## What needs to be done
Output the lines below exactly, please, from the first line until the line with "localparam logic [7:0] FAKE_LSHIFT = 8'h12;", counting both.

##### Records for this task

File: src/rtl/ps2_pkg.sv
// Shared PS/2 Set-2 scan-code constants, event layout and decoder state type.
package ps2_pkg;

  localparam logic [7:0] SC_EXT      = 8'hE0;
  localparam logic [7:0] SC_BRK      = 8'hF0;
  localparam logic [7:0] SC_PAUSE    = 8'hE1;
  localparam logic [7:0] SC_BAT      = 8'hAA;
  localparam logic [7:0] SC_ACK      = 8'hFA;
  localparam logic [7:0] SC_ECHO     = 8'hEE;
  localparam logic [7:0] SC_RESEND   = 8'hFE;
  localparam logic [7:0] FAKE_LSHIFT = 8'h12;
  localparam logic [7:0] FAKE_RSHIFT = 8'h59;
  localparam logic [7:0] PAUSE_CODE  = 8'h77;

  localparam int unsigned EVT_BRK = 9;
  localparam int unsigned EVT_EXT = 8;

  typedef enum logic [2:0] {
    ST_IDLE,
    ST_EXT,
    ST_BRK,
    ST_EXT_BRK,
    ST_SKIP
  } ps2_state_e;

  // Keyboard status/protocol bytes that never represent a key.
  function automatic logic is_status_byte(input logic [7:0] b);
    return (b == 8'h00) || (b == 8'hFF) || (b == SC_BAT) || (b == SC_ACK) ||
           (b == SC_ECHO) || (b == SC_RESEND);
  endfunction

  function automatic logic is_fake_shift(input logic [7:0] b);
    return (b == FAKE_LSHIFT) || (b == FAKE_RSHIFT);
  endfunction

endpackage

File: src/rtl/ps2_event_fifo.sv
// Synchronous show-ahead FIFO with explicit occupancy register.
module ps2_event_fifo #(
  parameter int unsigned WIDTH = 10,
  parameter int unsigned DEPTH = 8
) (
  input  logic                     clk_i,
  input  logic                     rst_i,
  input  logic                     wr_en_i,
  input  logic [WIDTH-1:0]         wr_data_i,
  output logic                     wr_ok_o,
  input  logic                     rd_en_i,
  output logic [WIDTH-1:0]         rd_data_o,
  output logic                     full_o,
  output logic                     empty_o,
  output logic [$clog2(DEPTH):0]   count_o
);

  localparam int unsigned AW = $clog2(DEPTH);

  logic [WIDTH-1:0] mem_q [DEPTH];
  logic [AW-1:0]    wr_ptr_q, rd_ptr_q;
  logic [AW:0]      count_q, count_d;
  logic             do_push, do_pop;

  assign empty_o = (count_q == '0);
  assign full_o  = (count_q == (AW+1)'(DEPTH));
  assign do_pop  = rd_en_i && !empty_o;
  // A pop frees the slot the same cycle, so a full FIFO still accepts.
  assign do_push = wr_en_i && (!full_o || do_pop);
  assign wr_ok_o = do_push;

  assign rd_data_o = empty_o ? '0 : mem_q[rd_ptr_q];
  assign count_o   = count_q;

  always_comb begin
    count_d = count_q;
    case ({do_push, do_pop})
      2'b10:   count_d = count_q + 1'b1;
      2'b01:   count_d = count_q - 1'b1;
      default: count_d = count_q;
    endcase
  end

  always_ff @(posedge clk_i or posedge rst_i) begin
    if (rst_i) begin
      wr_ptr_q <= '0;
      rd_ptr_q <= '0;
      count_q  <= '0;
    end else begin
      if (do_push) wr_ptr_q <= wr_ptr_q + 1'b1;
      if (do_pop)  rd_ptr_q <= rd_ptr_q + 1'b1;
      count_q <= count_d;
    end
  end

  always_ff @(posedge clk_i) begin
    if (do_push) mem_q[wr_ptr_q] <= wr_data_i;
  end

endmodule

File: src/rtl/ps2_scancode_decoder.sv
// Folds PS/2 Set-2 prefix sequences into 10-bit key events and queues them.
module ps2_scancode_decoder
  import ps2_pkg::*;
#(
  parameter int unsigned DEPTH       = 8,
  parameter int unsigned TIMEOUT_CYC = 2500000
) (
  input  logic                   clk,
  input  logic                   reset,
  input  logic                   byte_valid,
  input  logic [7:0]             byte_data,
  input  logic                   frame_err,
  output logic                   evt_valid,
  output logic [9:0]             evt_data,
  input  logic                   evt_ready,
  output logic [$clog2(DEPTH):0] evt_count,
  output logic                   overflow,
  input  logic                   ovf_clear,
  output logic [7:0]             last_code
);

  localparam int unsigned TW = $clog2(TIMEOUT_CYC + 1);

  ps2_state_e    state_q, state_d;
  logic [2:0]    skip_q, skip_d;
  logic [TW-1:0] tmo_q, tmo_d;
  logic          overflow_q, overflow_d;
  logic [7:0]    last_code_q, last_code_d;

  logic          push;
  logic [9:0]    evt_d;
  logic          wr_ok;
  logic          fifo_full, fifo_empty;

  always_comb begin
    state_d = state_q;
    skip_d  = skip_q;
    tmo_d   = tmo_q;
    push    = 1'b0;
    evt_d   = '0;
    if (frame_err) begin
      state_d = ST_IDLE;
      tmo_d   = '0;
    end else if (byte_valid) begin
      tmo_d = '0;
      case (state_q)
        ST_IDLE: begin
          if (byte_data == SC_EXT) begin
            state_d = ST_EXT;
          end else if (byte_data == SC_BRK) begin
            state_d = ST_BRK;
          end else if (byte_data == SC_PAUSE) begin
            state_d = ST_SKIP;
            skip_d  = 3'd7;
          end else if (!is_status_byte(byte_data)) begin
            push  = 1'b1;
            evt_d = {1'b0, 1'b0, byte_data};
          end
        end
        ST_EXT: begin
          if (byte_data == SC_BRK) begin
            state_d = ST_EXT_BRK;
          end else begin
            state_d = ST_IDLE;
            push    = !is_fake_shift(byte_data);
            evt_d   = {1'b0, 1'b1, byte_data};
          end
        end
        ST_BRK: begin
          state_d = ST_IDLE;
          push    = 1'b1;
          evt_d   = {1'b1, 1'b0, byte_data};
        end
        ST_EXT_BRK: begin
          state_d = ST_IDLE;
          push    = !is_fake_shift(byte_data);
          evt_d   = {1'b1, 1'b1, byte_data};
        end
        ST_SKIP: begin
          // Pause is E1 plus seven fixed bytes; the content is not checked.
          if (skip_q == 3'd1) begin
            state_d = ST_IDLE;
            skip_d  = '0;
            push    = 1'b1;
            evt_d   = {1'b0, 1'b1, PAUSE_CODE};
          end else begin
            skip_d = skip_q - 1'b1;
          end
        end
        default: state_d = ST_IDLE;
      endcase
    end else if (state_q != ST_IDLE) begin
      if (tmo_q == TW'(TIMEOUT_CYC - 1)) begin
        state_d = ST_IDLE;
        tmo_d   = '0;
      end else begin
        tmo_d = tmo_q + 1'b1;
      end
    end
  end

  always_comb begin
    overflow_d = overflow_q;
    if (push && !wr_ok) overflow_d = 1'b1;
    else if (ovf_clear) overflow_d = 1'b0;
    last_code_d = last_code_q;
    if (wr_ok && !evt_d[EVT_BRK]) last_code_d = evt_d[7:0];
  end

  always_ff @(posedge clk or posedge reset) begin
    if (reset) begin
      state_q     <= ST_IDLE;
      skip_q      <= '0;
      tmo_q       <= '0;
      overflow_q  <= 1'b0;
      last_code_q <= '0;
    end else begin
      state_q     <= state_d;
      skip_q      <= skip_d;
      tmo_q       <= tmo_d;
      overflow_q  <= overflow_d;
      last_code_q <= last_code_d;
    end
  end

  ps2_event_fifo #(
    .WIDTH (10),
    .DEPTH (DEPTH)
  ) u_fifo (
    .clk_i     (clk),
    .rst_i     (reset),
    .wr_en_i   (push),
    .wr_data_i (evt_d),
    .wr_ok_o   (wr_ok),
    .rd_en_i   (evt_ready),
    .rd_data_o (evt_data),
    .full_o    (fifo_full),
    .empty_o   (fifo_empty),
    .count_o   (evt_count)
  );

  assign evt_valid = !fifo_empty;
  assign overflow  = overflow_q;
  assign last_code = last_code_q;

  logic unused_full;
  assign unused_full = fifo_full;

endmodule
File: config.mk
export PLATFORM = sky130hd
export DESIGN_NAME = ps2_scancode_decoder
export DESIGN_NICKNAME = d
export VERILOG_FILES = /design/src/rtl/ps2_pkg.sv /design/src/rtl/ps2_event_fifo.sv /design/src/rtl/ps2_scancode_decoder.sv
export SDC_FILE = /design/constraint.sdc
export NUM_CORES = 1
export LEC_CHECK = 0
export BUFFER_PORTS_ARGS = -buffer_cell sky130_fd_sc_hd__buf_2
export CORE_ASPECT_RATIO = 1.4
export CORE_MARGIN = 8
export CORE_UTILIZATION = 46
export DETAILED_ROUTE_END_ITERATION = 10
export GPL_TIMING_DRIVEN = 0
export SYNTH_ARGS = -nofsm -noshare
export SYNTH_HDL_FRONTEND = slang
export SYNTH_SLANG_ARGS = --single-unit
File: constraint.sdc
create_clock -name clk -period 6.79 [get_ports clk]
set_input_delay 0.3395 -clock clk [delete_from_list [all_inputs] [get_ports clk]]
set_output_delay 0.3395 -clock clk [all_outputs]
set_load 0.03 [all_outputs]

##########

## Written answer
File: src/rtl/ps2_pkg.sv
// Shared PS/2 Set-2 scan-code constants, event layout and decoder state type.
package ps2_pkg;

  localparam logic [7:0] SC_EXT      = 8'hE0;
  localparam logic [7:0] SC_BRK      = 8'hF0;
  localparam logic [7:0] SC_PAUSE    = 8'hE1;
  localparam logic [7:0] SC_BAT      = 8'hAA;
  localparam logic [7:0] SC_ACK      = 8'hFA;
  localparam logic [7:0] SC_ECHO     = 8'hEE;
  localparam logic [7:0] SC_RESEND   = 8'hFE;
  localparam logic [7:0] FAKE_LSHIFT = 8'h12;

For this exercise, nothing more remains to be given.